## [Task brief]
Within the entries below, find every line that has the string "assign", then copy it.
═══ Provided records ═══
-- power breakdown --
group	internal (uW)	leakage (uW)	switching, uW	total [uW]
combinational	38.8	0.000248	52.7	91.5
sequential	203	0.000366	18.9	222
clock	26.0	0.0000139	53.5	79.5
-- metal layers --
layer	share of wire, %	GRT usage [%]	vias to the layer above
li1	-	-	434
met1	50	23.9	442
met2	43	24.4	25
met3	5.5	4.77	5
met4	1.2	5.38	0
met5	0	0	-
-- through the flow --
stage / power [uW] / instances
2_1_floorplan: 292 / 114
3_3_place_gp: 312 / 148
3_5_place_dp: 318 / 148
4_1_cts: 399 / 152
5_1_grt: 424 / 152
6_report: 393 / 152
--- config.mk ---
export PLATFORM = sky130hd
export DESIGN_NAME = stp_decoder_flat
export DESIGN_NICKNAME = d
export VERILOG_FILES = /design/src/rtl/stp_decoder_if.sv /design/src/rtl/stp_decoder.sv /design/src/flat_wrapper.sv
export SDC_FILE = /design/constraint.sdc
export NUM_CORES = 1
export LEC_CHECK = 0
export BUFFER_PORTS_ARGS = -buffer_cell sky130_fd_sc_hd__buf_2
export CAP_MARGIN = 20
export CORE_MARGIN = 2
export CORE_UTILIZATION = 57
export CTS_CLUSTER_DIAMETER = 200
export DETAILED_ROUTE_END_ITERATION = 10
export GPL_ROUTABILITY_DRIVEN = 0
export PLACE_DENSITY = 0.84
export RECOVER_POWER = 50
export SYNTH_ARGS = -nofsm -noshare
export SYNTH_HDL_FRONTEND = slang
export SYNTH_SLANG_ARGS = --single-unit
--- constraint.sdc ---
create_clock -name clk_i -period 2.4 [get_ports clk_i]
set_input_delay 0.48 -clock clk_i [delete_from_list [all_inputs] [get_ports clk_i]]
set_output_delay 0.48 -clock clk_i [all_outputs]
set_load 0.05 [all_outputs]
--- src/rtl/stp_decoder_if.sv ---
// Step/direction receiver bus: stimulus from the driver side, position,
// read handshake and status back from the decoder.
interface stp_decoder_if;
  logic       step_i;
  logic       dir_i;
  logic       clr_i;
  logic       rd_req_i;
  logic [7:0] pos_o;
  logic [7:0] rd_pos_o;
  logic       rd_ack_o;
  logic       moving_o;
  logic       done_o;
  logic       err_o;
  logic [2:0] err_code_o;

  modport master (
    output step_i, dir_i, clr_i, rd_req_i,
    input  pos_o, rd_pos_o, rd_ack_o, moving_o, done_o, err_o, err_code_o
  );

  modport slave (
    input  step_i, dir_i, clr_i, rd_req_i,
    output pos_o, rd_pos_o, rd_ack_o, moving_o, done_o, err_o, err_code_o
  );
endinterface

--- src/rtl/stp_decoder.sv ---
// Step/direction decoder: counts rising step edges into an absolute position
// clamped to 0..MAX_POS, flags overrange / step-rate / direction-setup errors
// (sticky, clearable), tracks motion with an idle timeout and serves a
// 4-phase position snapshot handshake. All outputs come straight from flops.
module stp_decoder #(
  parameter int MAX_POS   = 240,
  parameter int MIN_PER   = 2,
  parameter int DIR_SETUP = 1,
  parameter int IDLE_CYC  = 8
) (
  input  logic         clk_i,
  input  logic         rst_i,
  stp_decoder_if.slave bus
);

  localparam logic [7:0] MAX_POS_C   = 8'(MAX_POS);
  localparam logic [7:0] MIN_PER_C   = 8'(MIN_PER);
  localparam logic [7:0] DIR_SETUP_C = 8'(DIR_SETUP);
  localparam logic [7:0] IDLE_LAST_C = 8'(IDLE_CYC - 1);

  typedef enum logic [0:0] {
    ST_IDLE   = 1'b0,
    ST_MOVING = 1'b1
  } motion_e;

  motion_e    state_r, state_nxt_s;
  logic       step_q_r, dir_q_r, first_step_r;
  logic [7:0] per_cnt_r, per_cnt_nxt_s;
  logic [7:0] dst_cnt_r, dst_cnt_nxt_s;
  logic [7:0] idle_cnt_r, idle_cnt_nxt_s;
  logic [7:0] pos_r, pos_nxt_s;
  logic [7:0] rd_pos_r, rd_pos_nxt_s;
  logic       rd_ack_r, rd_ack_nxt_s;
  logic       done_r, done_nxt_s;
  logic [2:0] err_r, err_nxt_s, err_new_s;
  logic       err_any_r;
  logic       rise_s;

  // Inputs are already clk_i-synchronous, so one flop is enough for edges.
  assign rise_s = bus.step_i & ~step_q_r;

  assign bus.pos_o      = pos_r;
  assign bus.rd_pos_o   = rd_pos_r;
  assign bus.rd_ack_o   = rd_ack_r;
  assign bus.moving_o   = (state_r == ST_MOVING);
  assign bus.done_o     = done_r;
  assign bus.err_o      = err_any_r;
  assign bus.err_code_o = err_r;

  // Position update, period / dir-stable counters and sticky error merge.
  always_comb begin
    pos_nxt_s     = pos_r;
    per_cnt_nxt_s = per_cnt_r;
    dst_cnt_nxt_s = dst_cnt_r;
    err_new_s     = 3'b000;
    err_nxt_s     = err_r;

    // Counts cycles dir_i has been stable including the current one, so a
    // change in the same cycle as an edge reads as zero setup.
    if (bus.dir_i != dir_q_r) begin
      dst_cnt_nxt_s = 8'd0;
    end else if (dst_cnt_r != 8'hFF) begin
      dst_cnt_nxt_s = dst_cnt_r + 8'd1;
    end else begin
      dst_cnt_nxt_s = dst_cnt_r;
    end

    if (rise_s) begin
      per_cnt_nxt_s = 8'd1;
      if (bus.dir_i == 1'b0) begin
        if (pos_r == MAX_POS_C) begin
          err_new_s[0] = 1'b1;
        end else begin
          pos_nxt_s = pos_r + 8'd1;
        end
      end else begin
        if (pos_r == 8'd0) begin
          err_new_s[0] = 1'b1;
        end else begin
          pos_nxt_s = pos_r - 8'd1;
        end
      end
      // The very first edge after reset has no predecessor to be timed against.
      if (!first_step_r && (per_cnt_r < MIN_PER_C)) begin
        err_new_s[1] = 1'b1;
      end else begin
        err_new_s[1] = 1'b0;
      end
      if (dst_cnt_nxt_s < DIR_SETUP_C) begin
        err_new_s[2] = 1'b1;
      end else begin
        err_new_s[2] = 1'b0;
      end
    end else if (per_cnt_r != 8'hFF) begin
      per_cnt_nxt_s = per_cnt_r + 8'd1;
    end else begin
      per_cnt_nxt_s = per_cnt_r;
    end

    // A new error in the clearing cycle survives the clear.
    if (bus.clr_i) begin
      err_nxt_s = err_new_s;
    end else begin
      err_nxt_s = err_r | err_new_s;
    end
  end

  // Motion FSM: any edge (re)starts motion, idle timeout ends it with done.
  always_comb begin
    state_nxt_s    = state_r;
    idle_cnt_nxt_s = idle_cnt_r;
    done_nxt_s     = 1'b0;
    case (state_r)
      ST_IDLE: begin
        if (rise_s) begin
          state_nxt_s    = ST_MOVING;
          idle_cnt_nxt_s = 8'd0;
        end else begin
          idle_cnt_nxt_s = 8'd0;
        end
      end
      ST_MOVING: begin
        if (rise_s) begin
          idle_cnt_nxt_s = 8'd0;
        end else if (idle_cnt_r == IDLE_LAST_C) begin
          state_nxt_s    = ST_IDLE;
          idle_cnt_nxt_s = 8'd0;
          done_nxt_s     = 1'b1;
        end else begin
          idle_cnt_nxt_s = idle_cnt_r + 8'd1;
        end
      end
      default: begin
        state_nxt_s    = ST_IDLE;
        idle_cnt_nxt_s = 8'd0;
      end
    endcase
  end

  // 4-phase read: snapshot the pre-step position once per request.
  always_comb begin
    rd_pos_nxt_s = rd_pos_r;
    rd_ack_nxt_s = rd_ack_r;
    if (bus.rd_req_i && !rd_ack_r) begin
      rd_pos_nxt_s = pos_r;
      rd_ack_nxt_s = 1'b1;
    end else if (!bus.rd_req_i) begin
      rd_ack_nxt_s = 1'b0;
    end else begin
      rd_ack_nxt_s = rd_ack_r;
    end
  end

  // State register for all decoder state; reset discards motion silently.
  always_ff @(posedge clk_i) begin
    if (rst_i) begin
      state_r      <= ST_IDLE;
      step_q_r     <= 1'b0;
      dir_q_r      <= 1'b0;
      first_step_r <= 1'b1;
      per_cnt_r    <= 8'd0;
      dst_cnt_r    <= 8'd0;
      idle_cnt_r   <= 8'd0;
      pos_r        <= 8'd0;
      rd_pos_r     <= 8'd0;
      rd_ack_r     <= 1'b0;
      done_r       <= 1'b0;
      err_r        <= 3'b000;
      err_any_r    <= 1'b0;
    end else begin
      state_r      <= state_nxt_s;
      step_q_r     <= bus.step_i;
      dir_q_r      <= bus.dir_i;
      first_step_r <= first_step_r & ~rise_s;
      per_cnt_r    <= per_cnt_nxt_s;
      dst_cnt_r    <= dst_cnt_nxt_s;
      idle_cnt_r   <= idle_cnt_nxt_s;
      pos_r        <= pos_nxt_s;
      rd_pos_r     <= rd_pos_nxt_s;
      rd_ack_r     <= rd_ack_nxt_s;
      done_r       <= done_nxt_s;
      err_r        <= err_nxt_s;
      err_any_r    <= |err_nxt_s;
    end
  end

endmodule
═══
## [Task answer]
  assign rise_s = bus.step_i & ~step_q_r;
  assign bus.pos_o      = pos_r;
  assign bus.rd_pos_o   = rd_pos_r;
  assign bus.rd_ack_o   = rd_ack_r;
  assign bus.moving_o   = (state_r == ST_MOVING);
  assign bus.done_o     = done_r;
  assign bus.err_o      = err_any_r;
  assign bus.err_code_o = err_r;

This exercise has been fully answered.